The 21 undertrial prisoners are being brutally beaten and threatened with death by jail authorities in the capital of BJP-ruled Madhya Pradesh, wives and relatives of four of the men told rights panel member Justice (retd) D. Murugesan here yesterday.
"My husband is being routinely tortured, humiliated and forced to shout anti-Islamic slogans," said Shama Parveen, wife of Mohammed Javed, a farm labourer arrested a year after their marriage in December 2012.
"He fears for his life: the jail authorities have told him he would be killed and his death shown as suicide," she told the newspaper after handing the families' petition to the rights panel.
Shama and the relatives of Mohammed Irfan, Mohammed Adil and Mohammed Zubair – all Ujjain natives -said all 21 men had been put in solitary confinement and were being denied medical treatment, morning and evening walks, the chance to meet co-prisoners – even enough food.
Farzana, wife of Adil and mother of a 10-year-old son, said the prisoners were being allowed only five-minute meetings with their families, that too in the presence of anti-terrorist squad personnel who deny them any privacy.She said that several of the prisoners, held for years without conviction, had gone into depression.
The families said the ill-treatment had intensified after the alleged "encounter" killing of eight Simi operatives hours after they had broken out of the same jail on October 31 last year.
Relatives of the dead have alleged "cold-blooded murder", prompting chief minister Shivraj Singh Chouhan to order a judicial probe, which raised several questions about the police's version of events. "I'm not allowed to meet my husband for more than five minutes a week, but before last year's encounter we were allowed 20-minute visits. He is being tortured and forced to chant anti-Islamic slogans," Farzana told this newspaper.
"We have written to the chief minister, Prime Minister and senior government officials but nothing has happened." Madhya Pradesh director-general of police Rishiraj Shukla told this newspaper: "We have no knowledge of these allegations. If the National Human Rights Commission asks us, we'll get the necessary probe done."

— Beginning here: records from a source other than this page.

==> src/rtl/afis_sticky.sv <==
module afis_sticky
    import afis_pkg::*;
(
    input  logic clk,
    input  logic rst_n,
    input  logic set_evt,
    input  logic w1c,
    input  logic fifo_clr,
    output logic flag
);
    flag_st_t state, nxt;

    always_ff @(posedge clk or negedge rst_n) begin
        if (!rst_n) state <= ST_CLEAR;
        else        state <= nxt;
    end

    always_comb begin
        nxt = state;
        unique case (state)
            ST_CLEAR: if (set_evt && !fifo_clr) nxt = ST_SET;           // SET_EVT
            ST_SET: begin
                if (fifo_clr)              nxt = ST_CLEAR;              // CLR_FIFO
                else if (w1c && !set_evt)  nxt = ST_CLEAR;              // CLR_W1C
            end
        endcase
    end

    always_comb flag = (state == ST_SET);
endmodule

==> src/rtl/afis_dir.sv <==
module afis_dir
    import afis_pkg::*;
#(
    parameter int LVL_W = 6,
    parameter bit IS_TX = 1'b0
) (
    input  logic             clk,
    input  logic             rst_n,
    input  logic [LVL_W-1:0] level,
    input  logic [THR_W-1:0] thr_a,
    input  logic [THR_W-1:0] thr_b,
    input  logic             push,
    input  logic             pop,
    input  logic             full,
    input  logic             empty,
    input  logic             fifo_clr,
    input  logic [2:0]       w1c_bits,
    output logic [2:0]       cond,
    output logic             hi_hit
);
    logic [1:0] evt;
    logic [1:0] flg;

    always_comb begin
        evt[0] = push && full;
        evt[1] = pop && empty;
    end

    generate
        if (IS_TX) begin : g_tx
            always_comb begin
                cond[POS_DA] = (level <= LVL_W'(thr_a));
                hi_hit       = (level >= LVL_W'(thr_b));
            end
        end else begin : g_rx
            always_comb begin
                cond[POS_DA] = (level >= LVL_W'(thr_a));
                hi_hit       = 1'b0;
            end
        end
    endgenerate

    for (genvar k = 0; k < 2; k++) begin : g_flag
        afis_sticky u_flag (
            .clk      (clk),
            .rst_n    (rst_n),
            .set_evt  (evt[k]),
            .w1c      (w1c_bits[k+1]),
            .fifo_clr (fifo_clr),
            .flag     (flg[k])
        );
    end

    always_comb begin
        cond[POS_OVF] = flg[0];
        cond[POS_UDF] = flg[1];
    end
endmodule

==> src/rtl/afis_status_unit.sv <==
module afis_status_unit
    import afis_pkg::*;
#(
    parameter int LVL_W = 6
) (
    input  logic             clk,
    input  logic             rst_n,
    input  logic [LVL_W-1:0] rx_level,
    input  logic             rx_push,
    input  logic             rx_pop,
    input  logic             rx_full,
    input  logic             rx_empty,
    input  logic             rx_fifo_clr,
    input  logic [LVL_W-1:0] tx_level,
    input  logic             tx_push,
    input  logic             tx_pop,
    input  logic             tx_full,
    input  logic             tx_empty,
    input  logic             tx_fifo_clr,
    input  logic [31:0]      thr_word,
    input  logic [31:0]      irq_en,
    input  logic             clr_we,
    input  logic [31:0]      clr_data,
    output logic [31:0]      status,
    output logic             tx_high,
    output logic             irq
);
    logic [2:0] rx_cond, tx_cond, rx_w1c, tx_w1c;
    logic       rx_hi_unused;
    logic [6:0] raw, masked;

    always_comb begin
        rx_w1c = clr_we ? (clr_data[2:0] | clr_data[RAW_OFS+2:RAW_OFS]) : 3'b000;
        tx_w1c = clr_we ? (clr_data[TX_OFS+2:TX_OFS]
                         | clr_data[RAW_OFS+TX_OFS+2:RAW_OFS+TX_OFS]) : 3'b000;
    end

    afis_dir #(.LVL_W(LVL_W), .IS_TX(1'b0)) u_rx (
        .clk      (clk),
        .rst_n    (rst_n),
        .level    (rx_level),
        .thr_a    (thr_word[RX_THR_L +: THR_W]),
        .thr_b    (thr_word[RX_THR_L +: THR_W]),
        .push     (rx_push),
        .pop      (rx_pop),
        .full     (rx_full),
        .empty    (rx_empty),
        .fifo_clr (rx_fifo_clr),
        .w1c_bits (rx_w1c),
        .cond     (rx_cond),
        .hi_hit   (rx_hi_unused)
    );

    afis_dir #(.LVL_W(LVL_W), .IS_TX(1'b1)) u_tx (
        .clk      (clk),
        .rst_n    (rst_n),
        .level    (tx_level),
        .thr_a    (thr_word[TX_LO_L +: THR_W]),
        .thr_b    (thr_word[TX_HI_L +: THR_W]),
        .push     (tx_push),
        .pop      (tx_pop),
        .full     (tx_full),
        .empty    (tx_empty),
        .fifo_clr (tx_fifo_clr),
        .w1c_bits (tx_w1c),
        .cond     (tx_cond),
        .hi_hit   (tx_high)
    );

    always_comb begin
        raw    = {tx_cond, 1'b0, rx_cond};
        masked = raw & irq_en[6:0] & 7'b1110111;
        status = {16'b0, 1'b0, raw, 1'b0, masked};
        irq    = |masked;
    end
endmodule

According to the petition, Mohammed Iqrar, one of the 21 accused, had recently told the trial court through video-conferencing that he was being physically tortured, carried injuries on his head, thighs and hips, had his beard forcibly shaved and had been compelled to chant anti-Islamic slogans.
The petition says the court has not acted on the allegations, and that Iqrar has been threatened with death if he speaks to the magistrate ever again about the jail conditions."There is a common feeling among several of these undertrials that they may be killed by jail authorities. They fear for their lives," the petition says.
Rights commission registrar A.K. Kaul said the panel had "received the complaints of torture and abuses meted out to Simi activists in Bhopal jail", and would soon pass an order.The commission had issued notices to the Madhya Pradesh government after the "encounter" killings that followed the October jailbreak. Nothing much has happened after the state sent its report on the events.
The delegation has demanded a probe and immediately send a team to the jail to meet the suspected Simi activists.